Penn State Sustainability

Colloquium on the Environment to feature bestselling sociologist Eric Klinenberg

The NYU sociologist’s work has touched on everything from heat waves to civic architecture and offers a needed conversation about lasting lessons from the COVID pandemic

Eric Klinenberg, author and Helen Gould Shepard Professor of Social Science and director of the Institute for Public Knowledge at New York University, will be Penn State’s 2024-25 Colloquium on the Environment keynote speaker at 4:30 p.m. on Wednesday, Feb. 5. Credit: Provided, Eric Klinenberg and The Lavin Agency. All Rights Reserved.

UNIVERSITY PARK, Pa. — Eric Klinenberg, author and Helen Gould Shepard Professor of Social Science and director of the Institute for Public Knowledge at New York University, will be Penn State’s 2024-25 Colloquium on the Environment keynote speaker at 4:30 p.m. on Wednesday, Feb. 5. Klinenberg’s talk will expand on his bestselling book, “2020: One City, Seven People, and the Year that Changed Everything,” which explores lessons from the COVID-19 pandemic about how sociological factors intersect with health outcomes. The event will be hybrid, held both in person at 118 Katz Building on the University Park campus and also livestreamed online. Those interested can register here.

“While the COVID pandemic may feel both distant and too recent, we have not contended much as a society with its lasting impacts or its lessons for how to make more resilient communities,” said Lara Fowler, chief sustainability officer and director of Penn State Sustainability (SustainPSU). “We are excited to bring Eric Klinenberg, whose dissection of how we responded to the pandemic offers hope and guidance for the simple power of building human connections in improving public health.” 

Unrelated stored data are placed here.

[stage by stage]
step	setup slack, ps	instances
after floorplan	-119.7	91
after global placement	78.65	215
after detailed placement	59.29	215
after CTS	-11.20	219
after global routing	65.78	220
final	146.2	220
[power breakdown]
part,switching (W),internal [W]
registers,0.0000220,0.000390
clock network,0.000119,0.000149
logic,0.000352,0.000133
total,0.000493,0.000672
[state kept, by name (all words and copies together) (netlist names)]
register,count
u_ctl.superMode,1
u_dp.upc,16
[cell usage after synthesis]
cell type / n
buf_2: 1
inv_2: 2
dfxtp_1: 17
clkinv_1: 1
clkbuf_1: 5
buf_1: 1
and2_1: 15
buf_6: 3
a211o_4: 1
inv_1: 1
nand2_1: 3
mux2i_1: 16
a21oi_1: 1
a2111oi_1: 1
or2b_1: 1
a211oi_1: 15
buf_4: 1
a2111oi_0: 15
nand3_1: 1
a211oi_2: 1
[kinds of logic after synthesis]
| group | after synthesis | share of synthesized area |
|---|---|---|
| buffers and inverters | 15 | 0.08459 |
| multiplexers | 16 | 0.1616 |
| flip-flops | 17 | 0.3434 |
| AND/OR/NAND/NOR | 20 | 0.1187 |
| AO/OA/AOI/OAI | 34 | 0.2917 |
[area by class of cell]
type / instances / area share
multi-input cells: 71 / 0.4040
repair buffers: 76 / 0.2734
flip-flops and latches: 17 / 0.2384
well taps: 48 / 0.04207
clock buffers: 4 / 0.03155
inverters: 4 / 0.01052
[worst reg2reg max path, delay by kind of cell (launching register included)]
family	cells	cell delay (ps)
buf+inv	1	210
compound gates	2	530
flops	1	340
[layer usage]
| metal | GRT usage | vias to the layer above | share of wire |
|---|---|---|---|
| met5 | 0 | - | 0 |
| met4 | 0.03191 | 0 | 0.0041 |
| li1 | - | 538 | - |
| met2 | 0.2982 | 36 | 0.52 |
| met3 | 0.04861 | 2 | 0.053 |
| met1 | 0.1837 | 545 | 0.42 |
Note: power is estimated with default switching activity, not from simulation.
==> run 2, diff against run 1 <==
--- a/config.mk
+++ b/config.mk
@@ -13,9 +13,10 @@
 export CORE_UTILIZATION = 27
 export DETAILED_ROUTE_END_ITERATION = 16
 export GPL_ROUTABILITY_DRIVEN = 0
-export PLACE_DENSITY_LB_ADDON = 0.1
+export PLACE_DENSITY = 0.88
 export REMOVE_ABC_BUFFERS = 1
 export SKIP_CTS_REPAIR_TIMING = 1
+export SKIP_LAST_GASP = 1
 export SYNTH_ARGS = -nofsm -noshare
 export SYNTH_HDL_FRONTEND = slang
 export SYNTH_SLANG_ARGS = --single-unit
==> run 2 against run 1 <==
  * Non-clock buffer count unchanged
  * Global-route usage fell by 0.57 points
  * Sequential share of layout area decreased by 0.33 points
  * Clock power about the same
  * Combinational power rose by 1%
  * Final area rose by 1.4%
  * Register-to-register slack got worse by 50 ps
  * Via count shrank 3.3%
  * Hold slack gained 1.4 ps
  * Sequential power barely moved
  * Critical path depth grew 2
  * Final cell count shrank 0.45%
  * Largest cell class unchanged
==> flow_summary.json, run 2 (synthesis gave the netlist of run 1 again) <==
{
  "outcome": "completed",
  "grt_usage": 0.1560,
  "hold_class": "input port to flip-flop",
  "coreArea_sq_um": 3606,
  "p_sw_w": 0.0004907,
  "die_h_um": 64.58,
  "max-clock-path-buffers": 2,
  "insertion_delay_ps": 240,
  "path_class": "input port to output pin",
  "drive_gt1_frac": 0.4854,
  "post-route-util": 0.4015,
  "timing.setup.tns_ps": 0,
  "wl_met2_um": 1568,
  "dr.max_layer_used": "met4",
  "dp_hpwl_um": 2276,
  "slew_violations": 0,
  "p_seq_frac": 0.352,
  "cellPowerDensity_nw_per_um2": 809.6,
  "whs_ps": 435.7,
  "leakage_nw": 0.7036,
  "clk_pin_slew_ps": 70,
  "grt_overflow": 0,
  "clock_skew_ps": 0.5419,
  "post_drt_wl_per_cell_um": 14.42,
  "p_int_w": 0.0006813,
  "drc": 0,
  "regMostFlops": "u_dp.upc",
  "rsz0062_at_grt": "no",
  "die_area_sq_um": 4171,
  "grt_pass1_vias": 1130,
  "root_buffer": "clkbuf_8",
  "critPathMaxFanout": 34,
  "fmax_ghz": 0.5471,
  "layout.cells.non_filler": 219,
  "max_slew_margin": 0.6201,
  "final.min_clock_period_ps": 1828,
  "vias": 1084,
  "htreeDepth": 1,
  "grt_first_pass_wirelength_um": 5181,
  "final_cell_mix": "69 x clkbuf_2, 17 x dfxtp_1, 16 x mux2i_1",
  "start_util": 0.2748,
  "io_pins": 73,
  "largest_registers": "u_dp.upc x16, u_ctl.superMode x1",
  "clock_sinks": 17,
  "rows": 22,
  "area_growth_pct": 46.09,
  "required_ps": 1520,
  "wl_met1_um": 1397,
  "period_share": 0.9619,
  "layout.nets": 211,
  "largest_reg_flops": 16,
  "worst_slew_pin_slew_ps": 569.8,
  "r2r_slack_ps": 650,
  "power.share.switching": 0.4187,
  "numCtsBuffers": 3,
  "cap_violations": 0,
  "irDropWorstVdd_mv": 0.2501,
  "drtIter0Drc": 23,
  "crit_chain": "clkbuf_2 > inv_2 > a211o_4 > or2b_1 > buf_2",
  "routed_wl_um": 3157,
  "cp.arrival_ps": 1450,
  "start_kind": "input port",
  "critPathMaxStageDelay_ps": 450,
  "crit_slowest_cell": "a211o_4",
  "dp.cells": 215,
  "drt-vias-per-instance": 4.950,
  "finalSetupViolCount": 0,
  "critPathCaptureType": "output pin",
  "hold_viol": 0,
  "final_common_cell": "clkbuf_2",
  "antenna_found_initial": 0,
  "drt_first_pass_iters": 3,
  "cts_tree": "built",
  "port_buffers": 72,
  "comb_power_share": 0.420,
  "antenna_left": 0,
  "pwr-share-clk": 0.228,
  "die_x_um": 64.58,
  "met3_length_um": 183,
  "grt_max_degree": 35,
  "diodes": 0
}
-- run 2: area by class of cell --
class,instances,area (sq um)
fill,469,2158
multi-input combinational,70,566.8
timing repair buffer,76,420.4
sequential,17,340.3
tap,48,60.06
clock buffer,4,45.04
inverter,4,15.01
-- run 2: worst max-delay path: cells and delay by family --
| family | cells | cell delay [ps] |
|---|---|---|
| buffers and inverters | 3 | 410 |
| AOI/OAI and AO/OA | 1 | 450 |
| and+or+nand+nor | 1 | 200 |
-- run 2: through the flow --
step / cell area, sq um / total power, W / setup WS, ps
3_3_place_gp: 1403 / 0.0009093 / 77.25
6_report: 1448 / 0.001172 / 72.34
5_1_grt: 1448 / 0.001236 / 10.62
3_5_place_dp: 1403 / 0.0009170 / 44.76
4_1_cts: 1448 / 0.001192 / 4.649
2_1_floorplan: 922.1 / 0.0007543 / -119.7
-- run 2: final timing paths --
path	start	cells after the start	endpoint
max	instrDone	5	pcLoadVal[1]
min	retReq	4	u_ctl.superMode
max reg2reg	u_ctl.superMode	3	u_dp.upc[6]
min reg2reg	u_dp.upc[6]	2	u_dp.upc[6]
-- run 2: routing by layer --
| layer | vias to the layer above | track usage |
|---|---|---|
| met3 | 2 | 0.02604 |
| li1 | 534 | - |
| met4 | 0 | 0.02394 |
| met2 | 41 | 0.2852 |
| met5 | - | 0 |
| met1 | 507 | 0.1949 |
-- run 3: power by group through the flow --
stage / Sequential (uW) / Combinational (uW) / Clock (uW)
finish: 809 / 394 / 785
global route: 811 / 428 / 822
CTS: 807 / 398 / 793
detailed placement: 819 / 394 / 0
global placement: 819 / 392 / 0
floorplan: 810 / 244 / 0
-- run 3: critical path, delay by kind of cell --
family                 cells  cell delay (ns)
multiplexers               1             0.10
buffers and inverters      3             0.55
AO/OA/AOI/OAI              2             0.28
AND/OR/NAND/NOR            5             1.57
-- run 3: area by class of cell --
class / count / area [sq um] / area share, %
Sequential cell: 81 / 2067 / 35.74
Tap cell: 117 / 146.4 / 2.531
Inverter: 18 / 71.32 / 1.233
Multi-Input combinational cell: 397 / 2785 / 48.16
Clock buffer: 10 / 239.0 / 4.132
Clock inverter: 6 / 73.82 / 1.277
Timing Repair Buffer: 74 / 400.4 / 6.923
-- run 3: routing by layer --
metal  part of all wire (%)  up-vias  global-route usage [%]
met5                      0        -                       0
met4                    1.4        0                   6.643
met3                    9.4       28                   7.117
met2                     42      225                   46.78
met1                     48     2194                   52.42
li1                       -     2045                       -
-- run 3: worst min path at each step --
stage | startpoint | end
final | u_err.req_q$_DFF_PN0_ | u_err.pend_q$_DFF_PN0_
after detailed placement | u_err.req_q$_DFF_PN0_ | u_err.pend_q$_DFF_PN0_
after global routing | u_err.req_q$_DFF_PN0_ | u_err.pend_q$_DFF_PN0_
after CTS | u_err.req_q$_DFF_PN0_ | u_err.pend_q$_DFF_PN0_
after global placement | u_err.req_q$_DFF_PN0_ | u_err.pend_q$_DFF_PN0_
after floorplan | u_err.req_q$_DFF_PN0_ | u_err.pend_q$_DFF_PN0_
**config.mk**
```make
export PLATFORM = sky130hd
export DESIGN_NAME = pbus_write_seq
export DESIGN_NICKNAME = d
export VERILOG_FILES = /design/src/rtl/pbus_pkg.sv /design/src/rtl/pbus_timer.sv /design/src/rtl/pbus_phase_fsm.sv /design/src/rtl/pbus_lane_mux.sv /design/src/rtl/pbus_write_seq.sv
export SDC_FILE = /design/constraint.sdc
export NUM_CORES = 1
export LEC_CHECK = 0
export BUFFER_PORTS_ARGS = -buffer_cell sky130_fd_sc_hd__buf_2
export CAP_MARGIN = 20
export CORE_ASPECT_RATIO = 0.7
export CORE_UTILIZATION = 52
export DETAILED_ROUTE_END_ITERATION = 16
export PLACE_DENSITY = 0.77
export SLEW_MARGIN = 20
export SYNTH_ARGS = -nofsm -noshare
export SYNTH_HDL_FRONTEND = slang
export SYNTH_SLANG_ARGS = --single-unit
```
**constraint.sdc**
```tcl
create_clock -name clk -period 2.5 [get_ports clk]
set_clock_uncertainty 0.15 [all_clocks]
set_input_delay 0.125 -clock clk [delete_from_list [all_inputs] [get_ports clk]]
set_output_delay 0.125 -clock clk [all_outputs]
set_load 0.05 [all_outputs]
```
**src/rtl/pbus_pkg.sv**
```systemverilog
// Shared types and cycle arithmetic for the parallel LCD write sequencer.
// Assumes all timing arguments are non-negative nanosecond integers.
package pbus_pkg;

    typedef enum logic [2:0] {
        PH_IDLE,
        PH_SETUP,
        PH_HIGH,
        PH_HOLD,
        PH_GAP
    } phase_t;

    // Round a nanosecond minimum up to whole clock cycles.
    function automatic int unsigned ns_to_cyc(int unsigned ns, int unsigned clk_ns);
        return (ns + clk_ns - 1) / clk_ns;
    endfunction

    function automatic int unsigned umax(int unsigned a, int unsigned b);
        return (a > b) ? a : b;
    endfunction

    // Subtraction that floors at zero instead of wrapping.
    function automatic int unsigned usub(int unsigned a, int unsigned b);
        return (a > b) ? (a - b) : 0;
    endfunction

endpackage

```
**src/rtl/pbus_timer.sv**
```systemverilog
// Loadable down-counter that times one bus phase.
// Assumes: load_val = phase length - 1; expired is high in the last cycle of the phase.
module pbus_timer #(
    parameter int unsigned CNT_W = 8
) (
    input  logic             clk,
    input  logic             rst_n,
    input  logic             load,
    input  logic [CNT_W-1:0] load_val,
    output logic             expired
);
    logic [CNT_W-1:0] cnt;

    // Reload on a phase change, otherwise count down to zero and stay there.
    always_ff @(posedge clk) begin
        if (!rst_n)
            cnt <= '0;
        else if (load)
            cnt <= load_val;
        else if (cnt != '0)
            cnt <= cnt - 1'b1;
    end

    assign expired = (cnt == '0);

endmodule

```
**src/rtl/pbus_phase_fsm.sv**
```systemverilog
// Phase sequencer: idle -> setup -> strobe high -> hold -> gap, once per beat.
// Runs a second beat when the latched transfer is in nibble mode.
// Assumes every phase length parameter is at least 1.
module pbus_phase_fsm
    import pbus_pkg::*;
#(
    parameter int unsigned CNT_W   = 8,
    parameter int unsigned LEN_SU  = 10,
    parameter int unsigned LEN_HI  = 55,
    parameter int unsigned LEN_HLD = 3,
    parameter int unsigned LEN_GAP = 57
) (
    input  logic   clk,
    input  logic   rst_n,
    input  logic   start,
    input  logic   nibble_mode,
    output phase_t phase,
    output logic   beat
);
    phase_t           phase_nxt;
    logic             beat_nxt;
    logic             t_load;
    logic [CNT_W-1:0] t_val;
    logic             t_done;

    // Next phase and beat from the current phase and the phase timer.
    always_comb begin
        phase_nxt = phase;
        beat_nxt  = beat;
        unique case (phase)
            PH_IDLE:  if (start) begin
                          phase_nxt = PH_SETUP;
                          beat_nxt  = 1'b0;
                      end
            PH_SETUP: if (t_done) phase_nxt = PH_HIGH;
            PH_HIGH:  if (t_done) phase_nxt = PH_HOLD;
            PH_HOLD:  if (t_done) phase_nxt = PH_GAP;
            PH_GAP:   if (t_done) begin
                          if (nibble_mode && !beat) begin
                              phase_nxt = PH_SETUP;
                              beat_nxt  = 1'b1;
                          end else begin
                              phase_nxt = PH_IDLE;
                          end
                      end
            default:  phase_nxt = PH_IDLE;
        endcase
    end

    // Timer reload value for the phase being entered.
    always_comb begin
        t_load = (phase_nxt != phase);
        unique case (phase_nxt)
            PH_SETUP: t_val = CNT_W'(LEN_SU - 1);
            PH_HIGH:  t_val = CNT_W'(LEN_HI - 1);
            PH_HOLD:  t_val = CNT_W'(LEN_HLD - 1);
            PH_GAP:   t_val = CNT_W'(LEN_GAP - 1);
            default:  t_val = '0;
        endcase
    end

    // Phase and beat registers.
    always_ff @(posedge clk) begin
        if (!rst_n) begin
            phase <= PH_IDLE;
            beat  <= 1'b0;
        end else begin
            phase <= phase_nxt;
            beat  <= beat_nxt;
        end
    end

    pbus_timer #(.CNT_W(CNT_W)) u_timer (
        .clk      (clk),
        .rst_n    (rst_n),
        .load     (t_load),
        .load_val (t_val),
        .expired  (t_done)
    );

    AST_SECOND_BEAT_NIBBLE: assert property (@(posedge clk) disable iff (!rst_n)
        beat |-> nibble_mode);

endmodule

```
**src/rtl/pbus_lane_mux.sv**
```systemverilog
// Routes the latched byte onto the data lines.
// Wide mode: the full byte. Narrow mode: one nibble on the upper lines, selected by
// beat (0 = high nibble), with the lower lines driven to zero.
module pbus_lane_mux #(
    parameter int unsigned BUS_W = 8
) (
    input  logic [BUS_W-1:0] byte_in,
    input  logic             nibble_mode,
    input  logic             beat,
    output logic [BUS_W-1:0] lanes
);
    localparam int unsigned HALF = BUS_W / 2;

    for (genvar i = 0; i < BUS_W; i++) begin : g_lane
        if (i >= HALF) begin : g_upper
            // Upper lane: own bit, or the matching low-nibble bit on the second beat.
            assign lanes[i] = (nibble_mode && beat) ? byte_in[i-HALF] : byte_in[i];
        end else begin : g_lower
            // Lower lane: unused in narrow mode.
            assign lanes[i] = nibble_mode ? 1'b0 : byte_in[i];
        end
    end

endmodule

```
**src/rtl/pbus_write_seq.sv**
```systemverilog
// Parallel LCD bus write sequencer (top).
// Accepts one byte per valid/ready handshake and produces one or two timed strobes.
// Assumes: synchronous active-low reset, CLK_NS is the clock period in ns,
// and all minimums are given in ns.
module pbus_write_seq
    import pbus_pkg::*;
#(
    parameter int unsigned CLK_NS      = 4,
    parameter int unsigned ADDR_SU_NS  = 40,
    parameter int unsigned ADDR_HLD_NS = 10,
    parameter int unsigned PULSE_NS    = 220,
    parameter int unsigned PERIOD_NS   = 500,
    parameter int unsigned DATA_SU_NS  = 60,
    parameter int unsigned DATA_HLD_NS = 10
) (
    input  logic       clk,
    input  logic       rst_n,
    input  logic       req_valid,
    output logic       req_ready,
    input  logic       req_rs,
    input  logic [7:0] req_data,
    input  logic       req_nibble,
    output logic       lcd_rs,
    output logic       lcd_rw,
    output logic       lcd_e,
    output logic [7:0] lcd_db
);
    localparam int unsigned BUS_W   = 8;
    localparam int unsigned C_SU    = umax(1, ns_to_cyc(ADDR_SU_NS, CLK_NS));
    localparam int unsigned C_HI    = umax(1, umax(ns_to_cyc(PULSE_NS, CLK_NS),
                                                   ns_to_cyc(DATA_SU_NS, CLK_NS)));
    localparam int unsigned C_HLD   = umax(1, umax(ns_to_cyc(ADDR_HLD_NS, CLK_NS),
                                                   ns_to_cyc(DATA_HLD_NS, CLK_NS)));
    localparam int unsigned C_LO    = ns_to_cyc(PULSE_NS, CLK_NS);
    localparam int unsigned C_CYC   = ns_to_cyc(PERIOD_NS, CLK_NS);
    localparam int unsigned C_LOW   = umax(C_LO, usub(C_CYC, C_HI));
    localparam int unsigned C_GAP   = umax(1, usub(C_LOW, C_HLD + C_SU));
    localparam int unsigned C_MAX   = umax(umax(C_SU, C_HI), umax(C_HLD, C_GAP));
    localparam int unsigned CNT_W   = $clog2(C_MAX + 1);

    phase_t           phase;
    logic             beat;
    logic             accept;
    logic             rs_q;
    logic             nib_q;
    logic [BUS_W-1:0] data_q;

    assign req_ready = (phase == PH_IDLE);
    assign accept    = req_valid && req_ready;

    // Capture the request on acceptance; the values hold for the whole transfer.
    always_ff @(posedge clk) begin
        if (!rst_n) begin
            rs_q   <= 1'b0;
            nib_q  <= 1'b0;
            data_q <= '0;
        end else if (accept) begin
            rs_q   <= req_rs;
            nib_q  <= req_nibble;
            data_q <= req_data;
        end
    end

    pbus_phase_fsm #(
        .CNT_W   (CNT_W),
        .LEN_SU  (C_SU),
        .LEN_HI  (C_HI),
        .LEN_HLD (C_HLD),
        .LEN_GAP (C_GAP)
    ) u_fsm (
        .clk         (clk),
        .rst_n       (rst_n),
        .start       (accept),
        .nibble_mode (nib_q),
        .phase       (phase),
        .beat        (beat)
    );

    pbus_lane_mux #(.BUS_W(BUS_W)) u_lanes (
        .byte_in     (data_q),
        .nibble_mode (nib_q),
        .beat        (beat),
        .lanes       (lcd_db)
    );

    assign lcd_rs = rs_q;
    assign lcd_rw = 1'b0;
    assign lcd_e  = (phase == PH_HIGH);

    // ---------------- interval monitors for the assertions ----------------
    logic [15:0]      hi_cnt, lo_cnt, bus_age, hi_last;
    logic             seen_fall;
    logic [BUS_W:0]   bus_q;

    // Count strobe high/low run lengths and the age of the current bus value.
    always_ff @(posedge clk) begin
        if (!rst_n) begin
            hi_cnt    <= '0;
            lo_cnt    <= '0;
            bus_age   <= '0;
            hi_last   <= '0;
            seen_fall <= 1'b0;
            bus_q     <= '0;
        end else begin
            hi_cnt <= lcd_e ? ((hi_cnt == 16'hFFFF) ? hi_cnt : hi_cnt + 1'b1) : '0;
            lo_cnt <= lcd_e ? '0 : ((lo_cnt == 16'hFFFF) ? lo_cnt : lo_cnt + 1'b1);
            if (!lcd_e && hi_cnt != '0) begin
                hi_last   <= hi_cnt;
                seen_fall <= 1'b1;
            end
            bus_q <= {lcd_rs, lcd_db};
            if ({lcd_rs, lcd_db} != bus_q)
                bus_age <= '0;
            else if (bus_age != 16'hFFFF)
                bus_age <= bus_age + 1'b1;
        end
    end

    AST_SETUP_BEFORE_RISE: assert property (@(posedge clk) disable iff (!rst_n)
        $rose(lcd_e) |-> (32'(bus_age) + 1 >= C_SU));
    AST_HIGH_MIN: assert property (@(posedge clk) disable iff (!rst_n)
        $fell(lcd_e) |-> (32'(hi_cnt) >= C_HI));
    AST_LOW_MIN: assert property (@(posedge clk) disable iff (!rst_n)
        ($rose(lcd_e) && seen_fall) |-> (32'(lo_cnt) >= C_LO));
    AST_PERIOD_MIN: assert property (@(posedge clk) disable iff (!rst_n)
        ($rose(lcd_e) && seen_fall) |-> (32'(hi_last) + 32'(lo_cnt) >= C_CYC));
    AST_STABLE_WHILE_HIGH: assert property (@(posedge clk) disable iff (!rst_n)
        (lcd_e && $past(lcd_e)) |-> $stable({lcd_rs, lcd_db}));
    AST_HOLD_AFTER_FALL: assert property (@(posedge clk) disable iff (!rst_n)
        (!$stable({lcd_rs, lcd_db}) && seen_fall) |-> (32'(lo_cnt) >= C_HLD));
    AST_READY_AFTER_HOLD: assert property (@(posedge clk) disable iff (!rst_n)
        (req_ready && seen_fall) |-> (!lcd_e && 32'(lo_cnt) >= C_HLD));

endmodule

```
==> summary.txt, run 1 <==
Outcome - finished, violations left
Failing checks - design-rule violations
Diode count - 0
Initial antenna violation count - 0
Maximum VDD drop - 0.000742 V
Critical path arrival - 2310 ps
Worst Setup Slack, final - 251 ps
Ys flop type - dfxtp_1
Total grt overflow - 0
Final min period - 2250 ps
Final TNS setup - 0 ps
Area Growth Syn to Fin - 23.3%
Setup Slack @ Placement - 319 ps
Metal2 WL - 1290 um
GP Congestion - 0.892
Post-synthesis cell area - 1130 um^2
Die height - 41.0 um
Maxcap violations - 0
R2R depth - 6
Synth cell types - 43
Routed vias - 1153
Hold Path Depth - 2
CTS tree - yes
Io pins - 25
Setup Crit Path Kind - register to register
Tot Pwr - 1.60 mW
Port bufs - 23
DR iter-0 viols - 59
Int Pwr - 820 uW
CP Max Fanout - 9
Sequential share of power - 0.319
Async SR Flop Fraction - 0
Period utilisation layout - 0.900
Reg-to-Reg End - u_fsm.u_timer.cnt[2]
WHS Endpoint - u_fsm.phase[1]
Fmax - 0.445 GHz
Share of cells above drive strength 1 - 0.224
Register bit total from synthesis - 20
CTS root buf - clkbuf_4
Startpoint types - register
Worst r2r src - u_fsm.u_timer.cnt[0]
Chip width - 57.7 um
H-tree depth - 1
Initial core utilization - 0.579
Fill cells - 150
Slew Viols, Final - 0
Total GRT Usage - 0.283
Switching Share - 0.488
CTS clock-pin slew for the worst setup and hold paths - 120 ps
EDFF count, synth - 0
Final nets - 185
Comb power frac - 0.560
Die area - 2370 um^2
Layout Utilization - 0.715
Post-Syn Instances - 139
DRC Markers - 1
Switching Power - 782 uW
WL per Instance - 15.3 um
Std-Cell Core Area - 1950 um^2
Sequential fraction of the synthesis area - 0.354
DR vias/cell - 6.01
Num CTS Buffers - 3
Hold Vio Cnt, Final - 0
WL final - 2940 um
First-pass GRT wire length - 4860 um
Clk_lat worst skew - 300 ps
Uppermost layer routed - met4
M1 WL - 1350 um
Final setup violation count - 0
Hpwl dp - 2030 um
Pin count of the biggest net entering global routing - 23
CP Capture Type - register
Pleak - 0.625 nW
Clk pwr share - 0.121
Worst path required time - 2560 ps
Syn Area/Cell - 8.14 um^2
R2r setup slk - 250 ps
Clk sinks - 20
Metal3 WL - 273 um
CTS Buffer Depth - 2
Type of the most critical hold path - primary input to register
Drt first pass iters - 12
ANT nets after route - 0
Synth Warn # - 0
Row count - 13
Syn Nets - 153
Hold Path Origin - rst_n
P per Cell Area - 1150 nW/um^2
RSZ-0062 raised after global routing - false
Vias in the first global route - 1072
Quantity of gates resized following cts - 0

As a sociologist, Klinenberg has explored the many ways in which social embeddedness, or lack thereof, has affected people’s health, happiness and sense of well-being, as well as how our social connectivity affects our political polarization. He is the author of “Palaces for the People: How Social Infrastructure Can Help Fight Inequality, Polarization, and the Decline of Civic Life”; “Going Solo: The Extraordinary Rise and Surprising Appeal of Living Alone”; “Fighting for Air: The Battle to Control America’s Media”; and “Heat Wave: A Social Autopsy of Disaster in Chicago,” among other books, as well as co-author with Aziz Ansari of The New York Times No. 1 bestseller “Modern Romance.” He has contributed to The New Yorker, The New York Times Magazine, Rolling Stone, and This American Life.

“The goal of the colloquium is to bring Penn State together in cross-cutting conversations that break down silos and encourage connection around sustainability,” said Peter Boger, director for engagement at SustainPSU. “In exploring the relationships between sustainable cities, public health and civil discourse, Eric Klinenberg’s work highlights how we can address several of the UN’s Sustainable Development Goals simultaneously. We invite faculty, students, staff, alumni and the public to join us in this learning and community building.”

Building on the colloquium, SustainPSU will host a follow-up event as part of its Intersections film program with an online screening of "Fire Through Dry Grass" at 7 p.m. Wednesday, Feb. 12. Klinenberg will provide an introduction to this film, which profiles the experience of a group of disabled African American poets trying to survive New York City's management of nursing homes during the COVID pandemic. The film, which will be followed by a panel discussion, is free and open to all. Pre-registration for the film screening is required here.

Since 2004, Penn State’s Colloquium on the Environment — originally co-sponsored by the Institute of Energy and the Environment and now managed by SustainPSU — has sought to promote critical conversations at Penn State about sustainability by inviting prominent scholars, politicians, business leaders, activists and artists. The 2024-25 colloquium is co-sponsored by the Social Science Research Institute and funded in part by the Student Initiated Fee at University Park.